**Records to use:**
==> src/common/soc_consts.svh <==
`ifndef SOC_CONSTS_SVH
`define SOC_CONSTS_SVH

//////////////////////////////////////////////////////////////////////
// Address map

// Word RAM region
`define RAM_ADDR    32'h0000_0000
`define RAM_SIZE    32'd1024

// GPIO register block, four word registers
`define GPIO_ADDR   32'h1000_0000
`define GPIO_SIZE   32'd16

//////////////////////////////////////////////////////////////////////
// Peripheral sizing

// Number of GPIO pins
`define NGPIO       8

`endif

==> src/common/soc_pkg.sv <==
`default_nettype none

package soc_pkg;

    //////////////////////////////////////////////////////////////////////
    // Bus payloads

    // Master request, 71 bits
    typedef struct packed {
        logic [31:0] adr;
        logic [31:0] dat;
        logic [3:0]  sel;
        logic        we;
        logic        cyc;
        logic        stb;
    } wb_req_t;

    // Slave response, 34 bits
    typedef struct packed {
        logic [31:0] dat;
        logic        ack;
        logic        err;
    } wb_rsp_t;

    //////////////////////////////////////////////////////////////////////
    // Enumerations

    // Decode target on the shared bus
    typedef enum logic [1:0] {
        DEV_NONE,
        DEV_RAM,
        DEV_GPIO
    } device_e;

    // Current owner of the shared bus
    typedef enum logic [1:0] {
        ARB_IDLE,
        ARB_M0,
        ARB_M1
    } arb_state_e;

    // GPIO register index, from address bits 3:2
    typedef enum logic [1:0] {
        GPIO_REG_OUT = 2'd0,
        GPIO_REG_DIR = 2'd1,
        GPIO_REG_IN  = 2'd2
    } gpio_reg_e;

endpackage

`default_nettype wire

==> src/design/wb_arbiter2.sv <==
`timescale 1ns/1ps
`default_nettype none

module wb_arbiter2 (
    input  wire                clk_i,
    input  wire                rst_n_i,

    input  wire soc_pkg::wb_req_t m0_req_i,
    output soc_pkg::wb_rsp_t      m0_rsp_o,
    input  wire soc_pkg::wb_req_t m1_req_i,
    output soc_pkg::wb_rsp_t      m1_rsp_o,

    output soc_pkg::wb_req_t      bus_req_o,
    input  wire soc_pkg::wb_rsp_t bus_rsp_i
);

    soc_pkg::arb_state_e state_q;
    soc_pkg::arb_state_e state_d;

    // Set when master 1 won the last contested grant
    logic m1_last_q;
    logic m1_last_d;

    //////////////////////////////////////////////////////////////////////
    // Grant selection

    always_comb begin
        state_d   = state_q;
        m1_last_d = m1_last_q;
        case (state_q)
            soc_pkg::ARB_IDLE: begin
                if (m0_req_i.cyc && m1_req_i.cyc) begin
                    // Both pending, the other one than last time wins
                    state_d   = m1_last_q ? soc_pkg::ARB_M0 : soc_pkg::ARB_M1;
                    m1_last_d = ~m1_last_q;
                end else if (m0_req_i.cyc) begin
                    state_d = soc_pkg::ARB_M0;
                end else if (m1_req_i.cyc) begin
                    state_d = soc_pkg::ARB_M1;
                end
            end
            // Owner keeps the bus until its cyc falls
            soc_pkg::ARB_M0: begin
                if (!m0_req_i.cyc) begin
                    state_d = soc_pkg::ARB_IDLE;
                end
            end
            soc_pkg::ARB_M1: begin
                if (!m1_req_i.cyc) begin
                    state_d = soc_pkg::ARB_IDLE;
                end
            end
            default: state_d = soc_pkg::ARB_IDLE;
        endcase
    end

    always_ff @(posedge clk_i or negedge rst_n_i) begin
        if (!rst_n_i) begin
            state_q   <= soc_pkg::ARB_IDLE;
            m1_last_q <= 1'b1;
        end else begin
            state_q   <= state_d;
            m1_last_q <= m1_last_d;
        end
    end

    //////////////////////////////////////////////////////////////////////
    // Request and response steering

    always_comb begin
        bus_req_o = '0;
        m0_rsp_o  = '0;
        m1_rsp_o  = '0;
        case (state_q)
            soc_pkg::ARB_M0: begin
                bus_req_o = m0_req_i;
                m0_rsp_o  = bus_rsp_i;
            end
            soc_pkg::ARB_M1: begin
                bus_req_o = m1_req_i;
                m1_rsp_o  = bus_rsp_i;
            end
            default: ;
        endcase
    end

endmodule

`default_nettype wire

**What you have to do:**
Copy the data exactly. Leave nothing out.

**Response:**
==> src/common/soc_consts.svh <==
`ifndef SOC_CONSTS_SVH
`define SOC_CONSTS_SVH

//////////////////////////////////////////////////////////////////////
// Address map

// Word RAM region
`define RAM_ADDR    32'h0000_0000
`define RAM_SIZE    32'd1024

// GPIO register block, four word registers
`define GPIO_ADDR   32'h1000_0000
`define GPIO_SIZE   32'd16

//////////////////////////////////////////////////////////////////////
// Peripheral sizing

// Number of GPIO pins
`define NGPIO       8

`endif

==> src/common/soc_pkg.sv <==
`default_nettype none

package soc_pkg;

    //////////////////////////////////////////////////////////////////////
    // Bus payloads

    // Master request, 71 bits
    typedef struct packed {
        logic [31:0] adr;
        logic [31:0] dat;
        logic [3:0]  sel;
        logic        we;
        logic        cyc;
        logic        stb;
    } wb_req_t;

    // Slave response, 34 bits
    typedef struct packed {
        logic [31:0] dat;
        logic        ack;
        logic        err;
    } wb_rsp_t;

    //////////////////////////////////////////////////////////////////////
    // Enumerations

    // Decode target on the shared bus
    typedef enum logic [1:0] {
        DEV_NONE,
        DEV_RAM,
        DEV_GPIO
    } device_e;

    // Current owner of the shared bus
    typedef enum logic [1:0] {
        ARB_IDLE,
        ARB_M0,
        ARB_M1
    } arb_state_e;

    // GPIO register index, from address bits 3:2
    typedef enum logic [1:0] {
        GPIO_REG_OUT = 2'd0,
        GPIO_REG_DIR = 2'd1,
        GPIO_REG_IN  = 2'd2
    } gpio_reg_e;

endpackage

`default_nettype wire

==> src/design/wb_arbiter2.sv <==
`timescale 1ns/1ps
`default_nettype none

module wb_arbiter2 (
    input  wire                clk_i,
    input  wire                rst_n_i,

    input  wire soc_pkg::wb_req_t m0_req_i,
    output soc_pkg::wb_rsp_t      m0_rsp_o,
    input  wire soc_pkg::wb_req_t m1_req_i,
    output soc_pkg::wb_rsp_t      m1_rsp_o,

    output soc_pkg::wb_req_t      bus_req_o,
    input  wire soc_pkg::wb_rsp_t bus_rsp_i
);

    soc_pkg::arb_state_e state_q;
    soc_pkg::arb_state_e state_d;

    // Set when master 1 won the last contested grant
    logic m1_last_q;
    logic m1_last_d;

    //////////////////////////////////////////////////////////////////////
    // Grant selection

    always_comb begin
        state_d   = state_q;
        m1_last_d = m1_last_q;
        case (state_q)
            soc_pkg::ARB_IDLE: begin
                if (m0_req_i.cyc && m1_req_i.cyc) begin
                    // Both pending, the other one than last time wins
                    state_d   = m1_last_q ? soc_pkg::ARB_M0 : soc_pkg::ARB_M1;
                    m1_last_d = ~m1_last_q;
                end else if (m0_req_i.cyc) begin
                    state_d = soc_pkg::ARB_M0;
                end else if (m1_req_i.cyc) begin
                    state_d = soc_pkg::ARB_M1;
                end
            end
            // Owner keeps the bus until its cyc falls
            soc_pkg::ARB_M0: begin
                if (!m0_req_i.cyc) begin
                    state_d = soc_pkg::ARB_IDLE;
                end
            end
            soc_pkg::ARB_M1: begin
                if (!m1_req_i.cyc) begin
                    state_d = soc_pkg::ARB_IDLE;
                end
            end
            default: state_d = soc_pkg::ARB_IDLE;
        endcase
    end

    always_ff @(posedge clk_i or negedge rst_n_i) begin
        if (!rst_n_i) begin
            state_q   <= soc_pkg::ARB_IDLE;
            m1_last_q <= 1'b1;
        end else begin
            state_q   <= state_d;
            m1_last_q <= m1_last_d;
        end
    end

    //////////////////////////////////////////////////////////////////////
    // Request and response steering

    always_comb begin
        bus_req_o = '0;
        m0_rsp_o  = '0;
        m1_rsp_o  = '0;
        case (state_q)
            soc_pkg::ARB_M0: begin
                bus_req_o = m0_req_i;
                m0_rsp_o  = bus_rsp_i;
            end
            soc_pkg::ARB_M1: begin
                bus_req_o = m1_req_i;
                m1_rsp_o  = bus_rsp_i;
            end
            default: ;
        endcase
    end

endmodule

`default_nettype wire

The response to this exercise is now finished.